### PROBLEM STATEMENT:
Locate the word "cout" in the material, then show every line that holds it.

====

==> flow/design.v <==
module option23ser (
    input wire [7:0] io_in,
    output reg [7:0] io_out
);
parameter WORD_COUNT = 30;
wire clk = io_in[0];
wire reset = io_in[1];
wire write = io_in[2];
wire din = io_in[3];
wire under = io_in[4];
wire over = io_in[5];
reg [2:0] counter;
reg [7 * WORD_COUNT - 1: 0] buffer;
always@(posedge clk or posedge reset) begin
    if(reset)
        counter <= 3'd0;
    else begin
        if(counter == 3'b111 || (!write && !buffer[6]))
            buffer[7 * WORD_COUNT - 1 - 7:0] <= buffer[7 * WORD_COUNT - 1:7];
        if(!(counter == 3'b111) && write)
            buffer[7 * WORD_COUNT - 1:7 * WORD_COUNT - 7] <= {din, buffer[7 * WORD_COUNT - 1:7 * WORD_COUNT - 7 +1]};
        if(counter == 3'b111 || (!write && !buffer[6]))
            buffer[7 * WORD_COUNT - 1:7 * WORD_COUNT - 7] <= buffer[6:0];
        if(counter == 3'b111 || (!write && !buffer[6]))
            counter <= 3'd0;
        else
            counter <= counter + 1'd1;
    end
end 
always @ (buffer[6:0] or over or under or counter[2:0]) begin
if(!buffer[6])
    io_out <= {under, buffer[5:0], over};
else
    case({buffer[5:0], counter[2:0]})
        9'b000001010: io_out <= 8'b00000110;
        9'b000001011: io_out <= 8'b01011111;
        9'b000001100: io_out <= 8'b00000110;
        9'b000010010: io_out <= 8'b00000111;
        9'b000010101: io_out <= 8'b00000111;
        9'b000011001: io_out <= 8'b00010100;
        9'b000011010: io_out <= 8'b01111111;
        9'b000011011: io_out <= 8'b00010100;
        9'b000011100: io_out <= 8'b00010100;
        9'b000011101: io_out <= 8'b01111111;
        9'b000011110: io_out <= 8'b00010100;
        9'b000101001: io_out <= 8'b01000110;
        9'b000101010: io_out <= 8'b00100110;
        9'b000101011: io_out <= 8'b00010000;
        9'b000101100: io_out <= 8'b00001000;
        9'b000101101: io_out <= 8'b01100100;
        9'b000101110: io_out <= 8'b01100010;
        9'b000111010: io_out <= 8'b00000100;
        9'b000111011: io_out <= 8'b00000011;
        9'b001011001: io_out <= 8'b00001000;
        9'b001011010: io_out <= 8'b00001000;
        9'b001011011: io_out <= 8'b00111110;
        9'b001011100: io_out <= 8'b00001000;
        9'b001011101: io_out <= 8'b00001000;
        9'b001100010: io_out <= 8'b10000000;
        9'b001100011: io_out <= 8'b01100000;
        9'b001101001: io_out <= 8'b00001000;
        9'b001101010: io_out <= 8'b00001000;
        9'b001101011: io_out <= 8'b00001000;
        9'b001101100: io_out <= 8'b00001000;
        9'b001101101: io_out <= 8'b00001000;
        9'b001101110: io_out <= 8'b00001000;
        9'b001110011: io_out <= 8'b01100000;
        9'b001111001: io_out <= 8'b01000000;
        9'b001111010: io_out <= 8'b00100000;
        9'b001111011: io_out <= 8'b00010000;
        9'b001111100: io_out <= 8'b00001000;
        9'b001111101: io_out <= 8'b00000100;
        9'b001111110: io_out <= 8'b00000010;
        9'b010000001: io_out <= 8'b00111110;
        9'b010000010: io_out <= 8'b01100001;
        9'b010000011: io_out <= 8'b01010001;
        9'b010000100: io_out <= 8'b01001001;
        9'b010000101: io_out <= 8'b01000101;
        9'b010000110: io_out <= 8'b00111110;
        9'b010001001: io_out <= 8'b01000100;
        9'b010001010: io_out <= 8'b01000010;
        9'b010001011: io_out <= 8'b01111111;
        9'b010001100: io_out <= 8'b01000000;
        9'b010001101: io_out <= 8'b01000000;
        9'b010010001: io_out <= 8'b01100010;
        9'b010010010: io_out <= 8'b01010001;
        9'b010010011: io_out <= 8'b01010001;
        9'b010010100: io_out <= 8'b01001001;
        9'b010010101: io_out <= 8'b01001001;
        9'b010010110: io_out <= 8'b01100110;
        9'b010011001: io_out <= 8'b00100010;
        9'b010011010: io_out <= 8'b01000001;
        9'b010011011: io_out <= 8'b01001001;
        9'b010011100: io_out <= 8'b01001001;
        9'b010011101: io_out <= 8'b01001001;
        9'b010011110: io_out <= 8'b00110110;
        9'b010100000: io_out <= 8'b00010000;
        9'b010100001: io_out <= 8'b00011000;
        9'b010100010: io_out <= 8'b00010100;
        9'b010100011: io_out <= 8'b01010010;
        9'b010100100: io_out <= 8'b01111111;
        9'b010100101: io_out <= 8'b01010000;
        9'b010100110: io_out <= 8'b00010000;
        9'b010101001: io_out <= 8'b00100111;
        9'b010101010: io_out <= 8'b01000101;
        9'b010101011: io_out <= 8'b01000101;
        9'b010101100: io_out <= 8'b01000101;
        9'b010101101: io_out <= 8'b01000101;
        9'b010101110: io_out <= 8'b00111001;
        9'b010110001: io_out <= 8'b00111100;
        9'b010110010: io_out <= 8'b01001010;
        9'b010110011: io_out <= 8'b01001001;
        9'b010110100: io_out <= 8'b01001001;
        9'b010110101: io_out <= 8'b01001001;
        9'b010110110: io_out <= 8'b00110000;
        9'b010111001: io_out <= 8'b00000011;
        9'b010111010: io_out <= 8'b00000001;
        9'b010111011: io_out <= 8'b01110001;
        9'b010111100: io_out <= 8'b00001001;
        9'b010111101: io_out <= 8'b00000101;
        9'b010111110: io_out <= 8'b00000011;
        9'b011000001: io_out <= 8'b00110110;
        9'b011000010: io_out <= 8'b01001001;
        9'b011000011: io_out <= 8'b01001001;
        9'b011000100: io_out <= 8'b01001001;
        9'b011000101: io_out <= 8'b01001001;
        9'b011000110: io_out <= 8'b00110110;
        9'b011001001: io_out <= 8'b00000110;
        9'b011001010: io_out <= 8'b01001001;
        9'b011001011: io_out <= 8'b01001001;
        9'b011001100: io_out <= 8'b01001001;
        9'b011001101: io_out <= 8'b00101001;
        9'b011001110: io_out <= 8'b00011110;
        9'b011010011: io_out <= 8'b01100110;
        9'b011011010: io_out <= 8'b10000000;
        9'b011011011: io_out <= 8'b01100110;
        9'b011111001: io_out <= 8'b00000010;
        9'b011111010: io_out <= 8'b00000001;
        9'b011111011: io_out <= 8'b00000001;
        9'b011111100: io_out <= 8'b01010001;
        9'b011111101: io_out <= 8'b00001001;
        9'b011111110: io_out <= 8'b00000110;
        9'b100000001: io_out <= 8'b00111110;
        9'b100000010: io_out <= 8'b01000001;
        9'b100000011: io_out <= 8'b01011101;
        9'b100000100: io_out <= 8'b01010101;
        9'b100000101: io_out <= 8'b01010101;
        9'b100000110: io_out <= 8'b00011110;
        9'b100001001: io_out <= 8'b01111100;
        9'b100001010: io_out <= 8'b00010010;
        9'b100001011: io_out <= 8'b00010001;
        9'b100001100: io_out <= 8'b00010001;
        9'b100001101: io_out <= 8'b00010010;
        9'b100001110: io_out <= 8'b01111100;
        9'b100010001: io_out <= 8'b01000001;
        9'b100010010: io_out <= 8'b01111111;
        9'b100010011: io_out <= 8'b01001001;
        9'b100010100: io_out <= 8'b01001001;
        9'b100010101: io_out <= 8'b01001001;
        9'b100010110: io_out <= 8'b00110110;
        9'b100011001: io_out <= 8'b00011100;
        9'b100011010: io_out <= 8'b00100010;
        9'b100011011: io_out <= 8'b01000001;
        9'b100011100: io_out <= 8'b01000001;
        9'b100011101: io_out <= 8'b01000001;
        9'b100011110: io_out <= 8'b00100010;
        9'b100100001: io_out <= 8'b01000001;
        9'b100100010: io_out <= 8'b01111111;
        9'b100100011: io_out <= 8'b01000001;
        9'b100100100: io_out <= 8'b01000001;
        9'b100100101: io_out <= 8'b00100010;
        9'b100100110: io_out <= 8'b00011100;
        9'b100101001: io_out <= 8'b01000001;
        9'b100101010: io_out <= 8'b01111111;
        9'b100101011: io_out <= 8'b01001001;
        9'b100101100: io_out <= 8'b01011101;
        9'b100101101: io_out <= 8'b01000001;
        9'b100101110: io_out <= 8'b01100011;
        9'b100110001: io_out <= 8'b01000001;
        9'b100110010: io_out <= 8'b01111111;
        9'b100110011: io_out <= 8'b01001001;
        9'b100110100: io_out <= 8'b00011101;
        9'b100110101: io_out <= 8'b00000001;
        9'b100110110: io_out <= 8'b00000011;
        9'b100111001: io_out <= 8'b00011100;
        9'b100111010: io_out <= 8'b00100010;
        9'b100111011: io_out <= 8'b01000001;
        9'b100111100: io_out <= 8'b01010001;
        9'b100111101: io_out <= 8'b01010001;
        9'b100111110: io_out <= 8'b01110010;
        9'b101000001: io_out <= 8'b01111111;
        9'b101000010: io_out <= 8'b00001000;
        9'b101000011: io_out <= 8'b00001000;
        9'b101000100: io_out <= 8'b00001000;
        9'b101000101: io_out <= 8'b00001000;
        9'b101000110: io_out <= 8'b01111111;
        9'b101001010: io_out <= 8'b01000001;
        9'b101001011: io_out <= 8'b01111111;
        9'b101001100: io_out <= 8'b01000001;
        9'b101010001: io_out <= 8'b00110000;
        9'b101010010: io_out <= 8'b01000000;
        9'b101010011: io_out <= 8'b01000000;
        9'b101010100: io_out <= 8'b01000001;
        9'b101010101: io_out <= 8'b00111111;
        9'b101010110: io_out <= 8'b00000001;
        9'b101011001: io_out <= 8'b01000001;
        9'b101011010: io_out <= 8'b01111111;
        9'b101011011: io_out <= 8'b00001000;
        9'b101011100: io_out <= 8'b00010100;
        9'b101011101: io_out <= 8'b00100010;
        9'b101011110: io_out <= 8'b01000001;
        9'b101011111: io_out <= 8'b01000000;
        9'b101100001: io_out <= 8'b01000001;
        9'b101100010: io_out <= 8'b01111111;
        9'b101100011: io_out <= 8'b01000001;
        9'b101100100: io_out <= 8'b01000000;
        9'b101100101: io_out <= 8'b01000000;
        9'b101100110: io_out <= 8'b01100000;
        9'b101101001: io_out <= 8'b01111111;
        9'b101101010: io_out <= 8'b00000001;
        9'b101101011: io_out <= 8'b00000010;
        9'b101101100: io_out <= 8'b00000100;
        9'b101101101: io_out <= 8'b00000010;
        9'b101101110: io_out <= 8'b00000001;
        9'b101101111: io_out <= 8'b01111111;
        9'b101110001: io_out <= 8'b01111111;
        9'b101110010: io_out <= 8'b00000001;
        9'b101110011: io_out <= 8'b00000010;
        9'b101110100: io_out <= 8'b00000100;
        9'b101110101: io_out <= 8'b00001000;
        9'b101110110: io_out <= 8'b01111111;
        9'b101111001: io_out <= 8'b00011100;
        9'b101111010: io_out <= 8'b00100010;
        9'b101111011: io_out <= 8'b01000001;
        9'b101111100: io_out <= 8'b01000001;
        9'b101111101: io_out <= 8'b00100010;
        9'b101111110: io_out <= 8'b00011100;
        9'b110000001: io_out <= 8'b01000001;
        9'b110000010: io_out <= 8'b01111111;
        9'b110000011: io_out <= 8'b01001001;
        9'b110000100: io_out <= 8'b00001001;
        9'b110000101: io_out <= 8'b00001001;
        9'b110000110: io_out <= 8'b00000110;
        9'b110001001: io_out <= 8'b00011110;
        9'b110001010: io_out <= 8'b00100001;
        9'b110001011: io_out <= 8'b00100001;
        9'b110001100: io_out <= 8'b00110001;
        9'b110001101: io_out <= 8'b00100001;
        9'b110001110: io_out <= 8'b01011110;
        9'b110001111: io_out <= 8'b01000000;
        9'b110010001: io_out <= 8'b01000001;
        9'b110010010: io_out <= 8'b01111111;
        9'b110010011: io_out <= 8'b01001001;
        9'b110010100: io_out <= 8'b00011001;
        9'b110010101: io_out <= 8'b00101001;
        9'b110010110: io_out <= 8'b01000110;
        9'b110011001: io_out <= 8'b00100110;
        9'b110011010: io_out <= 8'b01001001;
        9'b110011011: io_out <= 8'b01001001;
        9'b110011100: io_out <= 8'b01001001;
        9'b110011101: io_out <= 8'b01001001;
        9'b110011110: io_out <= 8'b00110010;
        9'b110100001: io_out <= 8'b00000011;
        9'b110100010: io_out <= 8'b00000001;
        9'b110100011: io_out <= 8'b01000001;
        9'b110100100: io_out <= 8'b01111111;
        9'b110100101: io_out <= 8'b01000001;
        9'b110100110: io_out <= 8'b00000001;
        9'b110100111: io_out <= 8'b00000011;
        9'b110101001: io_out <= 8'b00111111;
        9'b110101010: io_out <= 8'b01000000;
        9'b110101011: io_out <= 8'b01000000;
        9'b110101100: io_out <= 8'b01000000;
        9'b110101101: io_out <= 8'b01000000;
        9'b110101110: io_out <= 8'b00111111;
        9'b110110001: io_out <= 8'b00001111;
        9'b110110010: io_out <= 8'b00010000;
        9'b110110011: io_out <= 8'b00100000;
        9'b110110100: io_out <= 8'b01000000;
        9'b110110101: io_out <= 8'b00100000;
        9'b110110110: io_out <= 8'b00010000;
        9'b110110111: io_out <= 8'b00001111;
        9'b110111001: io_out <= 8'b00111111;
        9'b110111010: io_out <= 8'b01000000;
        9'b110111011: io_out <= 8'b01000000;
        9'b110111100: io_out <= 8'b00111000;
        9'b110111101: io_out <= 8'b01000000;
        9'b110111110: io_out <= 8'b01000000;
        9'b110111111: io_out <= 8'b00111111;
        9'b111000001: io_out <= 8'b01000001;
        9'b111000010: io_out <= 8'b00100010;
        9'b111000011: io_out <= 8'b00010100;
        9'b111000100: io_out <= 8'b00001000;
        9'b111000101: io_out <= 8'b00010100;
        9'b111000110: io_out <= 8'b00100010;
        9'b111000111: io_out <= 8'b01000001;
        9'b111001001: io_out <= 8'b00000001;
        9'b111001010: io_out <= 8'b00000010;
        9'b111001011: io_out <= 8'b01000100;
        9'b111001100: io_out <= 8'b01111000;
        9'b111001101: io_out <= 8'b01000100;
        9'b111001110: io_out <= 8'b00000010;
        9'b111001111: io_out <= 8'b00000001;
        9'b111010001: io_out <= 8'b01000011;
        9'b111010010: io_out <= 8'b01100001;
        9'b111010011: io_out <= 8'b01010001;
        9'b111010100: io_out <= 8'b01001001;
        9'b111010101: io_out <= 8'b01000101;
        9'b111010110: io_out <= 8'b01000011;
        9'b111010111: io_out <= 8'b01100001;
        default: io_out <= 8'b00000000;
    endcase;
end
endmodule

====

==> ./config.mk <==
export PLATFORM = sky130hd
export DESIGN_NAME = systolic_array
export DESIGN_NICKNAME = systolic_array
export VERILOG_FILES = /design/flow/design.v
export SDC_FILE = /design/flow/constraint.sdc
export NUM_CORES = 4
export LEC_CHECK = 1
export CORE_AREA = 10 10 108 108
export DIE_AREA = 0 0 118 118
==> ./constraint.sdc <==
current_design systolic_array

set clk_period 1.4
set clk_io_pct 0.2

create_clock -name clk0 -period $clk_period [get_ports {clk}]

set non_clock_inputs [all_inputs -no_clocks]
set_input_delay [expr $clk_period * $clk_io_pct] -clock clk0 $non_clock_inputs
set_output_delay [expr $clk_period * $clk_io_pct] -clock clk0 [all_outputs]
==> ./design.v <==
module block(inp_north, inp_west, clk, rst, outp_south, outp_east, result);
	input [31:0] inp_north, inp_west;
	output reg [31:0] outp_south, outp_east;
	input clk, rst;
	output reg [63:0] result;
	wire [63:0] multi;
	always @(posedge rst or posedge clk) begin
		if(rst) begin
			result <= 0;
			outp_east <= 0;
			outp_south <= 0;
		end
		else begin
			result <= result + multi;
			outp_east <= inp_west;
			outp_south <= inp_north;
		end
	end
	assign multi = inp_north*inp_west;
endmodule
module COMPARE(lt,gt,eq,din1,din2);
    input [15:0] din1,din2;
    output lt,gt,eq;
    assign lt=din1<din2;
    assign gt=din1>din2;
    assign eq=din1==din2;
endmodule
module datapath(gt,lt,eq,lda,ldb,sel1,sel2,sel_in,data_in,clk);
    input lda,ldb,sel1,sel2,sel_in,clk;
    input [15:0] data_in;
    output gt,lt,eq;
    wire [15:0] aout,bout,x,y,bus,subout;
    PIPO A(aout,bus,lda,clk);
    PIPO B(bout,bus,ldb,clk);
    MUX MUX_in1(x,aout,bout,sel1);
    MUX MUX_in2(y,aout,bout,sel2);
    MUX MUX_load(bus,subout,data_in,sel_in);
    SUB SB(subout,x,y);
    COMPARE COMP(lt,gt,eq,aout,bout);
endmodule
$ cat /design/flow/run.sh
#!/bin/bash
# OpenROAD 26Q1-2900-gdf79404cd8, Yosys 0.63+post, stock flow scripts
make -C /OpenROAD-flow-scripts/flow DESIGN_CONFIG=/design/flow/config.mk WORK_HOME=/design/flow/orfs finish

====

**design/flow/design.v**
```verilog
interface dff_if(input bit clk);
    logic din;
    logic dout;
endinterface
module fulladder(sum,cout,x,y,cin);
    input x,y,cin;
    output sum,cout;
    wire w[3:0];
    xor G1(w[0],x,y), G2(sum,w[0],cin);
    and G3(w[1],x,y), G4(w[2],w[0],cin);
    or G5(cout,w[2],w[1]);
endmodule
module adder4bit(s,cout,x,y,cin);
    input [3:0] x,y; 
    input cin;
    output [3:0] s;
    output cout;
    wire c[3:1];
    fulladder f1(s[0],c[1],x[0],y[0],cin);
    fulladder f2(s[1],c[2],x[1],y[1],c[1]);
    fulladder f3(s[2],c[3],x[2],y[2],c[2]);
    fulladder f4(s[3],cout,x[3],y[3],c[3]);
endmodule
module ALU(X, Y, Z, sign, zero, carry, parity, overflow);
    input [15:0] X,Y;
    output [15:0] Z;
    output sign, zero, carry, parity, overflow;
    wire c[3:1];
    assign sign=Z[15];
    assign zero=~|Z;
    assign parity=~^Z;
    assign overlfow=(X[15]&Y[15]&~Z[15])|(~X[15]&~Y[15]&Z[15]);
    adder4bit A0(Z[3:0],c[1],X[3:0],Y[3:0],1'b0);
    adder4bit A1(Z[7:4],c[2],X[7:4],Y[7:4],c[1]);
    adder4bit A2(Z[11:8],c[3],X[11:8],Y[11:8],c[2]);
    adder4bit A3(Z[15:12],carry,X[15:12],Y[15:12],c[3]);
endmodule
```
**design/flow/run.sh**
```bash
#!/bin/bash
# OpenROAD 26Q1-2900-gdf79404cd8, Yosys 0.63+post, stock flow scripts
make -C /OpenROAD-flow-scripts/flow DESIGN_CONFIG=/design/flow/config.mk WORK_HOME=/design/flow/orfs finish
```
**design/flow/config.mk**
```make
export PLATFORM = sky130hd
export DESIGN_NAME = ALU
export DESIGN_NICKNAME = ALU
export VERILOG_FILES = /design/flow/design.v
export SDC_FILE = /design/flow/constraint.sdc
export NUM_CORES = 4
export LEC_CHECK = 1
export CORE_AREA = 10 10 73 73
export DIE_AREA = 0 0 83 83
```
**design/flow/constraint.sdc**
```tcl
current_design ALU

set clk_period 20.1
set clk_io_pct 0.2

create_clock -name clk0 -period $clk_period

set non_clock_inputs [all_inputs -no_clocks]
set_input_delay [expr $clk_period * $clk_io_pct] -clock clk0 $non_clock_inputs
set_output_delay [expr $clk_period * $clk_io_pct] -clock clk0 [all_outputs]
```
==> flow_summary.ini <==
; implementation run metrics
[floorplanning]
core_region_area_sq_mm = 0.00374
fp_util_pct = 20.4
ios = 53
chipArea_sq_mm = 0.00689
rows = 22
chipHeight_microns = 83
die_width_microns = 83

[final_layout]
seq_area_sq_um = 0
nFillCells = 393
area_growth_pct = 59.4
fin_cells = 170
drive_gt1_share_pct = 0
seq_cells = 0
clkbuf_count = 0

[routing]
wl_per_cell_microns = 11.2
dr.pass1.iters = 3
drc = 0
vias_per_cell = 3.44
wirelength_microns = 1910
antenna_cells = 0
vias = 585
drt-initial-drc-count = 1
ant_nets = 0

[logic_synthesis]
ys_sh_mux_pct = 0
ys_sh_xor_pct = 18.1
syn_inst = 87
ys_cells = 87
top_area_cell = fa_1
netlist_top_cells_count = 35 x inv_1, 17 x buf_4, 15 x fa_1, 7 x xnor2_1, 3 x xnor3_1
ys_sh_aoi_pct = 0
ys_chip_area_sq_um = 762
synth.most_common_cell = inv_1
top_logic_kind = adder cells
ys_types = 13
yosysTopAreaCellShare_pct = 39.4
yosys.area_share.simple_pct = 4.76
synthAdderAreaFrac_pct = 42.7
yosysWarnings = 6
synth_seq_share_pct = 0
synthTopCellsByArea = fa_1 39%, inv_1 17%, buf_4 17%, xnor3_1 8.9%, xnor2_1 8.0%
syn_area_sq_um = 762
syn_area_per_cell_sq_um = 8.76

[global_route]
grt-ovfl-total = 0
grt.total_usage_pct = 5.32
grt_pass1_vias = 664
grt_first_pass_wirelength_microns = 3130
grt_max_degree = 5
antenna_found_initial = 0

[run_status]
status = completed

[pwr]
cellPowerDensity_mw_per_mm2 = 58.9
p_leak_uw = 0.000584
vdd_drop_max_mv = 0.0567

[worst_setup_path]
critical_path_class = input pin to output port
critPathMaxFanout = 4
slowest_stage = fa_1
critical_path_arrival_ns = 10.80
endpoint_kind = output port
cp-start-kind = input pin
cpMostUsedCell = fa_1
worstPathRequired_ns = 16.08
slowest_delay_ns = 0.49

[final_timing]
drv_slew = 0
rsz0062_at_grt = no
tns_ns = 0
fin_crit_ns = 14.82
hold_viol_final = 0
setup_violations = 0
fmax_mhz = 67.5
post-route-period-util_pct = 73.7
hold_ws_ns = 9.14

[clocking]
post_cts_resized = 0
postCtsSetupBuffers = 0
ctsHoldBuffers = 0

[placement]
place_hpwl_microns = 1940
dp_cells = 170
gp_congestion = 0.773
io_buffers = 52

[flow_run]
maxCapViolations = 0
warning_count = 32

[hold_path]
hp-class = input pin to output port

====

### ANSWER TO THIS PROBLEM:
module fulladder(sum,cout,x,y,cin);
    output sum,cout;
    or G5(cout,w[2],w[1]);
module adder4bit(s,cout,x,y,cin);
    output cout;
    fulladder f4(s[3],cout,x[3],y[3],c[3]);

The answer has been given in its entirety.